Participation of teenagers and young adults (TYA) in cancer clinical trials (CCT): What can we learn from six years of accrual data in England?

Abstract

6115 Background: We reported underrepresentation of TYA in CTT in England, 2005-06. Since 2005 national healthcare policies and research initiatives aimed at increasing participation of TYA in CCT have been implemented. We aimed to determine if this has improved accrual rates (AR). Methods: We analyzed accrual by age during 2005-2010 to UK Cancer Research Network interventional trials recruiting newly diagnosed patients (pts) with leukaemia, lymphoma, bone/soft tissue sarcoma, central nervous system and germ cell tumours.
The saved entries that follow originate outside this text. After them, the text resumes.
### src/rtl/wb_unit.sv
// Write-back stage: drives the register-file write port from ALU results and multi-cycle loads.
// Optional WB_FORWARD_EN macro exports the write port as an EXE-stage bypass source.
module wb_unit #(
  parameter int LOAD_TIMEOUT = 255,
  parameter int CNT_W        = 16
) (
  input  logic             clk,
  input  logic             rst,
  input  logic             in_valid,
  output logic             in_ready,
  input  logic             WB_EN,
  input  logic             MEM_R_EN,
  input  logic [3:0]       Dest,
  input  logic [31:0]      ALU_Res,
  input  logic             mem_valid,
  input  logic [31:0]      mem_rdata,
  output logic             writeBackEn,
  output logic [3:0]       Dest_wb,
  output logic [31:0]      Result_WB,
  output logic             load_err,
  output logic [CNT_W-1:0] wb_count
`ifdef WB_FORWARD_EN
  ,
  output logic             fwd_valid,
  output logic [3:0]       fwd_dest,
  output logic [31:0]      fwd_data
`endif
);

  typedef enum logic {IDLE, LOAD_WAIT} state_t;

  // Last wait cycle before the load is abandoned
  localparam logic [15:0] TMO_LAST = 16'(LOAD_TIMEOUT - 1);

  state_t      state_q, state_d;
  logic [15:0] tmo_q, tmo_d;
  logic [3:0]  ld_dest_q, ld_dest_d;
  logic        ld_wen_q, ld_wen_d;
  logic        we_d;
  logic [3:0]  dest_d;
  logic [31:0] data_d;
  logic        err_set;

  assign in_ready = (state_q == IDLE);

  always_ff @(posedge clk or negedge rst) begin
    if (!rst) begin
      state_q     <= IDLE;
      tmo_q       <= '0;
      ld_dest_q   <= '0;
      ld_wen_q    <= 1'b0;
      writeBackEn <= 1'b0;
      Dest_wb     <= '0;
      Result_WB   <= '0;
      load_err    <= 1'b0;
      wb_count    <= '0;
    end else begin
      state_q     <= state_d;
      tmo_q       <= tmo_d;
      ld_dest_q   <= ld_dest_d;
      ld_wen_q    <= ld_wen_d;
      writeBackEn <= we_d;
      Dest_wb     <= dest_d;
      Result_WB   <= data_d;
      if (err_set) load_err <= 1'b1;
      if (writeBackEn) wb_count <= wb_count + CNT_W'(1);
    end
  end

  always_comb begin
    state_d   = state_q;
    tmo_d     = tmo_q;
    ld_dest_d = ld_dest_q;
    ld_wen_d  = ld_wen_q;
    we_d      = 1'b0;
    dest_d    = Dest_wb;
    data_d    = Result_WB;
    err_set   = 1'b0;
    unique case (state_q)
      IDLE: begin
        if (in_valid) begin
          if (MEM_R_EN) begin
            ld_dest_d = Dest;
            ld_wen_d  = WB_EN;
            tmo_d     = '0;
            state_d   = LOAD_WAIT;
          end else if (WB_EN) begin
            we_d   = 1'b1;
            dest_d = Dest;
            data_d = ALU_Res;
          end
        end
      end
      LOAD_WAIT: begin
        // Data arriving on the timeout edge takes priority over the abandon
        if (mem_valid) begin
          state_d = IDLE;
          if (ld_wen_q) begin
            we_d   = 1'b1;
            dest_d = ld_dest_q;
            data_d = mem_rdata;
          end
        end else if (tmo_q == TMO_LAST) begin
          err_set = 1'b1;
          state_d = IDLE;
        end else begin
          tmo_d = tmo_q + 16'd1;
        end
      end
      default: state_d = IDLE;
    endcase
  end

`ifdef WB_FORWARD_EN
  assign fwd_valid = writeBackEn;
  assign fwd_dest  = Dest_wb;
  assign fwd_data  = Result_WB;
`endif

endmodule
AR were expressed as the ratio of pts entered onto trial compared to population incidence cases for 2005-08; for 2009-10, mean incidence of 2005-08 was used. Results: 2005-10 showed an AR increase of 10.3% for pts 10-14 yrs, 17.9% for pts 15-19 yrs but only 4.6% for pts 20-24 yrs (Table). In 2010 AR was 54.4% for pts 10-14 yrs, 43.3% for 15-19 yr olds and 20.6% for pts 20-24. Annual increases of AR were observed for pts 15-19 yrs, but in no other age groups, 0-59 yrs. We looked at AR for children and younger teenagers , 5-14 yrs, vs older TYA, 15-24 yrs. Overall, AR for 5-14 yr olds was greater, 53.7% vs 23.0% for pts 15-24 yrs; however, during 2005-10 AR increased by 9.7% for pts aged 15-24 compared to 7.8% for pts aged 5-14. Conclusions: AR for TYA has improved in between 2005-10. Most benefit is evident for older teenagers; AR for young adults remain disappointing. Changes relate to increased trial availability and access, centralisation of care for TYA, amendments to age eligibility criteria to reflect tumour biology and increased collaboration between adult and paediatric clinical research groups. Strategies to improve AR for young adults require further development. [Table: see text]